The root cause is architectural: CuTeDSL’s composed swizzle layouts are defined relative to the element type. A make_swizzle(3, 3, 3) layout over bf16 addresses different banks than the same swizzle over i32. There is no clean way to load wider types into a swizzled bf16 SMEM layout without either breaking the layout contract or staging through a flat intermediate — and the staging overhead exceeds the vectorization gain.
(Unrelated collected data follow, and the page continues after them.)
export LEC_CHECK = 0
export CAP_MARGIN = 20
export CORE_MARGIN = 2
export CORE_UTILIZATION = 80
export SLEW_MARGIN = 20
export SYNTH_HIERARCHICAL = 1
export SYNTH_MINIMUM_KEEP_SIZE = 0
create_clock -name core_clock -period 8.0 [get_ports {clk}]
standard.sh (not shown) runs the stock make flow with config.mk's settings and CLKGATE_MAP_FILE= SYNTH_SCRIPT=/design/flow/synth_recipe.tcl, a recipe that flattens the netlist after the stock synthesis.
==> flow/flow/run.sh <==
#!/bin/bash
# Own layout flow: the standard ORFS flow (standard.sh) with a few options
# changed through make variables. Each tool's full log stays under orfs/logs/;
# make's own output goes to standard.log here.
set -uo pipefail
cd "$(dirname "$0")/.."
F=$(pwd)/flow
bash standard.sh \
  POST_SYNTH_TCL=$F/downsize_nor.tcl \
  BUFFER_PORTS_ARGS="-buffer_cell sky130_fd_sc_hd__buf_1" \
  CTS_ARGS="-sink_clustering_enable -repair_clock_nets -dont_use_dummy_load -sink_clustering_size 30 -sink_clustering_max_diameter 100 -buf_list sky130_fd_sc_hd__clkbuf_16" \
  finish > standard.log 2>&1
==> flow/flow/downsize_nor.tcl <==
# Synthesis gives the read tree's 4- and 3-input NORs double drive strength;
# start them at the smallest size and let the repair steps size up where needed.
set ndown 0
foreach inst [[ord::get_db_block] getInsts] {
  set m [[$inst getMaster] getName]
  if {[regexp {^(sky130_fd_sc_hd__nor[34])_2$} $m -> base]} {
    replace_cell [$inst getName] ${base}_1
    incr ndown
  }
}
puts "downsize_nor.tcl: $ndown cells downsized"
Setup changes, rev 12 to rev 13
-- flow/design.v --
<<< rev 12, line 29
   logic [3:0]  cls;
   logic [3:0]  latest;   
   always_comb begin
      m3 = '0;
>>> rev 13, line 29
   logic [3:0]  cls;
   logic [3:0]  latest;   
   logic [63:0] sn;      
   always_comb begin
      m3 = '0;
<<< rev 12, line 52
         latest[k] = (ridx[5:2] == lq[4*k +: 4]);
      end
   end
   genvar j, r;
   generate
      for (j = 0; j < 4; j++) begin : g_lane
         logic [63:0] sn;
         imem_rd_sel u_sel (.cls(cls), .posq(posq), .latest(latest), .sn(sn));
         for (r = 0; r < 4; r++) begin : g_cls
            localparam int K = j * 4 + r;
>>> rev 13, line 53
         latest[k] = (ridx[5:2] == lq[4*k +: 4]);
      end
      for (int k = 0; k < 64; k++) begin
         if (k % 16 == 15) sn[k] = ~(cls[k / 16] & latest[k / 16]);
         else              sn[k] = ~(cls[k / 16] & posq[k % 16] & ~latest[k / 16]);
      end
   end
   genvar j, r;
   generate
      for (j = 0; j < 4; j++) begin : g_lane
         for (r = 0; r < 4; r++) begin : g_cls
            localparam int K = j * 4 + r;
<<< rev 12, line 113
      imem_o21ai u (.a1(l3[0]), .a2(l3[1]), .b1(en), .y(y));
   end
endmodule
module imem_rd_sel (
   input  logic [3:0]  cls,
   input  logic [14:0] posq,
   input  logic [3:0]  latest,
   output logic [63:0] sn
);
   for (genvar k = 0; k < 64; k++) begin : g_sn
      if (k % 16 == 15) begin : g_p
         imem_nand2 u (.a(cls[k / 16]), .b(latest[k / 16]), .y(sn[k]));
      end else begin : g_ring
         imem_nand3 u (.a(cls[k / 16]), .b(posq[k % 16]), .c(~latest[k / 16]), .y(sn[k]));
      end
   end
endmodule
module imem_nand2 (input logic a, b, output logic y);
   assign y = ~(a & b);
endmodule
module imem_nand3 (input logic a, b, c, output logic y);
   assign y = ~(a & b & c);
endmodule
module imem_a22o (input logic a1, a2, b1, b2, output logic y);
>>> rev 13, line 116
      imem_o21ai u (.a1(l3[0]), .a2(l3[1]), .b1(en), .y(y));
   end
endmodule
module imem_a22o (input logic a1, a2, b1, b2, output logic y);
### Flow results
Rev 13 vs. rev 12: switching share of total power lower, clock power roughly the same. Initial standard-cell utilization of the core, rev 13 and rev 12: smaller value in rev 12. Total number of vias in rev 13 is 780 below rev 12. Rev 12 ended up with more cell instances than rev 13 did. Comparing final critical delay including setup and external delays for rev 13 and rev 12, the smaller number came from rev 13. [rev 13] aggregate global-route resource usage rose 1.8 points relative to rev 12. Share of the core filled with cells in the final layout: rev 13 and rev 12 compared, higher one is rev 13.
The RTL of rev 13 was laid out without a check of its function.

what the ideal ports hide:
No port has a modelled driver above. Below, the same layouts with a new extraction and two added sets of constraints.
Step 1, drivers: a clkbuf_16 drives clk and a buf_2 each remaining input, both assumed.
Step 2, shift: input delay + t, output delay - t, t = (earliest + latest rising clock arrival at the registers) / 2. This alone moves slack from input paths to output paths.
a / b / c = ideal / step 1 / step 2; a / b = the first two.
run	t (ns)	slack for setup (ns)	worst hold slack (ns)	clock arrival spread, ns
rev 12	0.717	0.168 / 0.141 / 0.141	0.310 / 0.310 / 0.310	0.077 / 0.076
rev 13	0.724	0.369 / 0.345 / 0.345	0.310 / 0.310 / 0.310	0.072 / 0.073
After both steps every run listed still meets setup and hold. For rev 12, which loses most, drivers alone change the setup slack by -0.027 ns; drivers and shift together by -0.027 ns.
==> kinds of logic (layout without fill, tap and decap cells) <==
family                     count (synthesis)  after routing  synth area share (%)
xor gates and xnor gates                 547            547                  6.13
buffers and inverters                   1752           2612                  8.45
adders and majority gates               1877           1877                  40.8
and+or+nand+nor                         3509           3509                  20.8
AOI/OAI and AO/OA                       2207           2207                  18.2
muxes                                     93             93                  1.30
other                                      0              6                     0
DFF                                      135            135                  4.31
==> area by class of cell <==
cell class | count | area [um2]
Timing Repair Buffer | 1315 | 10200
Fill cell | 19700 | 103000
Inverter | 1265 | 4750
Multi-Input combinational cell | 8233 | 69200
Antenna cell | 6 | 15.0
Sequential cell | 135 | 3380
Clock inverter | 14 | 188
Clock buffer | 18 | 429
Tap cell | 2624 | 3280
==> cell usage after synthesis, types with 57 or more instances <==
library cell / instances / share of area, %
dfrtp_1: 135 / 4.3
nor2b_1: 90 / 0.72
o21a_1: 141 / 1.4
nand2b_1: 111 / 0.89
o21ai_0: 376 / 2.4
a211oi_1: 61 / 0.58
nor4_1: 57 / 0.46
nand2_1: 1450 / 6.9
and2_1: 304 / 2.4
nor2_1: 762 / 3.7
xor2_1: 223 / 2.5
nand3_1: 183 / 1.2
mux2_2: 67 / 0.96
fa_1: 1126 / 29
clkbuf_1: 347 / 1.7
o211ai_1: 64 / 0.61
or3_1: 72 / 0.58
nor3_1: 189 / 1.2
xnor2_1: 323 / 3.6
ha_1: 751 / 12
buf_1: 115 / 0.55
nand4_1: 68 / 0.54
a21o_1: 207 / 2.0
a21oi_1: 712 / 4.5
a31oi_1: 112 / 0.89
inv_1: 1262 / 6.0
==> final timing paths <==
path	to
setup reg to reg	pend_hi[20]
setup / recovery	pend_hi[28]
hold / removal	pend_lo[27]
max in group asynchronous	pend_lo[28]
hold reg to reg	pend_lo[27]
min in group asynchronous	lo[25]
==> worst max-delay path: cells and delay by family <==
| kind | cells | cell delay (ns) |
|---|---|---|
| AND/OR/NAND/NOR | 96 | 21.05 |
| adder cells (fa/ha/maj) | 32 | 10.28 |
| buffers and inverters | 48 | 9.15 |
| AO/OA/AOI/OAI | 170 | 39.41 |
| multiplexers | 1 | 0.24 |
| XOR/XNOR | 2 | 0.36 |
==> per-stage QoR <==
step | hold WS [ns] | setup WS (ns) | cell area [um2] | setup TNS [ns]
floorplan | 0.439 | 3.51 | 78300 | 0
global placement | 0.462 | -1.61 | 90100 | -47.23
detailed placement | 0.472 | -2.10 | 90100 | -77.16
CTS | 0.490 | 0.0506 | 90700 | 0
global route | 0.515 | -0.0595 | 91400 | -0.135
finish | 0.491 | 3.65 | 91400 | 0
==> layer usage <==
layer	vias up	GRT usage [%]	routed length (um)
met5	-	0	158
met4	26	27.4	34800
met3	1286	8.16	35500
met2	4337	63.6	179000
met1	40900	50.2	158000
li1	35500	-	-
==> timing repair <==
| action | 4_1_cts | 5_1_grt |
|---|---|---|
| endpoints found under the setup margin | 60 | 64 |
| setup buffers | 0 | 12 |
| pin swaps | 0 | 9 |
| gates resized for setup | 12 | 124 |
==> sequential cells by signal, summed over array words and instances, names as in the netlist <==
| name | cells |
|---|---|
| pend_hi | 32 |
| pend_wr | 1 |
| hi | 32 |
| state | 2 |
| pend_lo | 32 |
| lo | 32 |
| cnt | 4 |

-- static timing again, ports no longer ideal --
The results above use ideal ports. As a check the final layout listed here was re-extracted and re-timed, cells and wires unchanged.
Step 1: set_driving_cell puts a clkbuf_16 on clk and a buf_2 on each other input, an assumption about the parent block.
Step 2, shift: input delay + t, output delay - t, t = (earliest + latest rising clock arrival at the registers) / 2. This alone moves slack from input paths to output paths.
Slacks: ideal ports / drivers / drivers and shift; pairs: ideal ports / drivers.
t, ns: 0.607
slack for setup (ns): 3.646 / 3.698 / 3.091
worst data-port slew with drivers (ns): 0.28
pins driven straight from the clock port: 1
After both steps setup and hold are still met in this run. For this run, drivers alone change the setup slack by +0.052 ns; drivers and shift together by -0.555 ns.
This design comes from an exercise in tuning for small area on the open sky130 flow, not from production work.
Only simulation tests tie the RTL to the original design; equivalence was not proved.
Power figures rest on the tool's default switching activity, not on a simulated workload.

alpha:
// procesador_multiciclo
module procesador_multiciclo #(
   parameter int            DW       = 32,
   parameter int            AW       = 8,
   parameter logic [AW-1:0] RESET_PC = '0
) (
   input  logic          clk,
   input  logic          rst_n,
   output logic          mem_req,
   output logic          mem_we,
   output logic [AW-1:0] mem_addr,
   output logic [DW-1:0] mem_wdata,
   input  logic [DW-1:0] mem_rdata,
   input  logic          mem_ack,
   output logic          halted,
   output logic [AW-1:0] pc_dbg
);
export LEC_CHECK = 0
export CAP_MARGIN = 20
export CORE_MARGIN = 2
export CORE_UTILIZATION = 65
export SLEW_MARGIN = 20
create_clock -name core_clock -period 6.5 [get_ports {clk}]
standard.sh (not shown) runs the stock make flow with config.mk's settings and CLKGATE_MAP_FILE= SYNTH_SCRIPT=/design/flow/synth_recipe.tcl, a recipe that flattens the netlist after the stock synthesis.
==> flow/flow/run.sh <==
#!/bin/bash
# Layout flow: the standard ORFS flow (standard.sh) with these changes in
# how the layout is made:
#  * after the standard synthesis, its combinational logic is re-mapped by
#    ABC with an area script (flow/remap.ys); registers are untouched;
#  * port buffers use the smallest buffer cell (buf_1);
#  * clock tree: small clock buffers, small sink clusters, no dummy loads.
# Each tool writes its full output to a log of its own in this folder
# (flow_*.log) and ORFS's step logs stay under orfs/logs/.
set -euo pipefail
export BUFFER_PORTS_ARGS="-buffer_cell sky130_fd_sc_hd__buf_1"
export CTS_ARGS="-sink_clustering_enable -repair_clock_nets -sink_clustering_size 12 -sink_clustering_max_diameter 33 -buf_list sky130_fd_sc_hd__clkbuf_4 -dont_use_dummy_load"
YOSYS=${YOSYS_EXE:-$FLOW_HOME/../tools/install/yosys/bin/yosys}
LIB=$FLOW_HOME/platforms/$FLOW_PLATFORM/lib/sky130_fd_sc_hd__tt_025C_1v80.lib
R=orfs/results/$FLOW_PLATFORM/procesador_multiciclo/base

bash ./standard.sh synth > flow_synth.log 2>&1
cp $R/1_2_yosys.v flow_std_netlist.v
SEQ=$(grep -oE "sky130_fd_sc_hd__(df|edf|sdf|dl|conb)[a-z0-9_]+" flow_std_netlist.v | sort -u | tr '\n' ' ')
sed -e "s#LIBFILE#$LIB#g" -e "s#NETIN#flow_std_netlist.v#" -e "s#NETOUT#flow_remap_netlist.v#" \
    -e "s#TOPNAME#$FLOW_TOP#" -e "s#^flatten#blackbox $SEQ\nflatten#" flow/remap.ys > flow_remap.ys
$YOSYS -s flow_remap.ys > flow_remap.log 2>&1
cp flow_remap_netlist.v $R/1_2_yosys.v
rm -f $R/1_synth.odb $R/1_synth.sdc
bash ./standard.sh synth > flow_synth_odb.log 2>&1
bash ./standard.sh finish > flow_standard.log 2>&1
Other scripts of this flow, unchanged in this note and not shown: flow/flow/remap.ys
Inputs modified between alpha and beta:
diff --git a/flow/flow/run.sh b/flow/flow/run.sh
--- a/flow/flow/run.sh
+++ b/flow/flow/run.sh
@@ -12 +12 @@
-export CTS_ARGS="-sink_clustering_enable -repair_clock_nets -sink_clustering_size 12 -sink_clustering_max_diameter 33 -buf_list sky130_fd_sc_hd__clkbuf_4 -dont_use_dummy_load"
+export CTS_ARGS="-sink_clustering_enable -repair_clock_nets -sink_clustering_size 13 -sink_clustering_max_diameter 30 -buf_list sky130_fd_sc_hd__clkbuf_4 -dont_use_dummy_load"
==> comparison <==
Measured against each other, beta and alpha differ in worst hold slack, the higher figure coming from alpha. Re synthesized area: no difference whatsoever between alpha and beta. H-tree depth (beta over alpha): increase, 1. beta vs alpha — final instance count without filler cells rose 19. Total power was higher in the run labelled beta. ~same area used by multi-input combinational logic in beta and alpha. On beta: portion of the layout cell area used by clock cells is 0.56 points higher than what alpha gave. The setup slack of beta is smaller than that of alpha.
Triton avoids this because tl.load with a 2D pointer block handles the full scatter-gather-vectorize operation in one compiler pass, before SMEM layout decisions are made.
The Takeaway
For split-K attention kernels in CuTeDSL, the highest-leverage optimizations are (in order): eliminate Python preprocessing by moving index guards into the kernel, then tune NUM_SPLITS so each block does exactly one tile’s worth of work. The vectorized load gap versus Triton is real but currently inaccessible — it requires either a CuTeDSL compiler improvement for swizzled-SMEM stores or a layout redesign that accepts the MMA bank-conflict penalty. For large-T workloads the scalar load bottleneck remains; for small-T, the lower block-launch overhead of the CuTeDSL path already wins.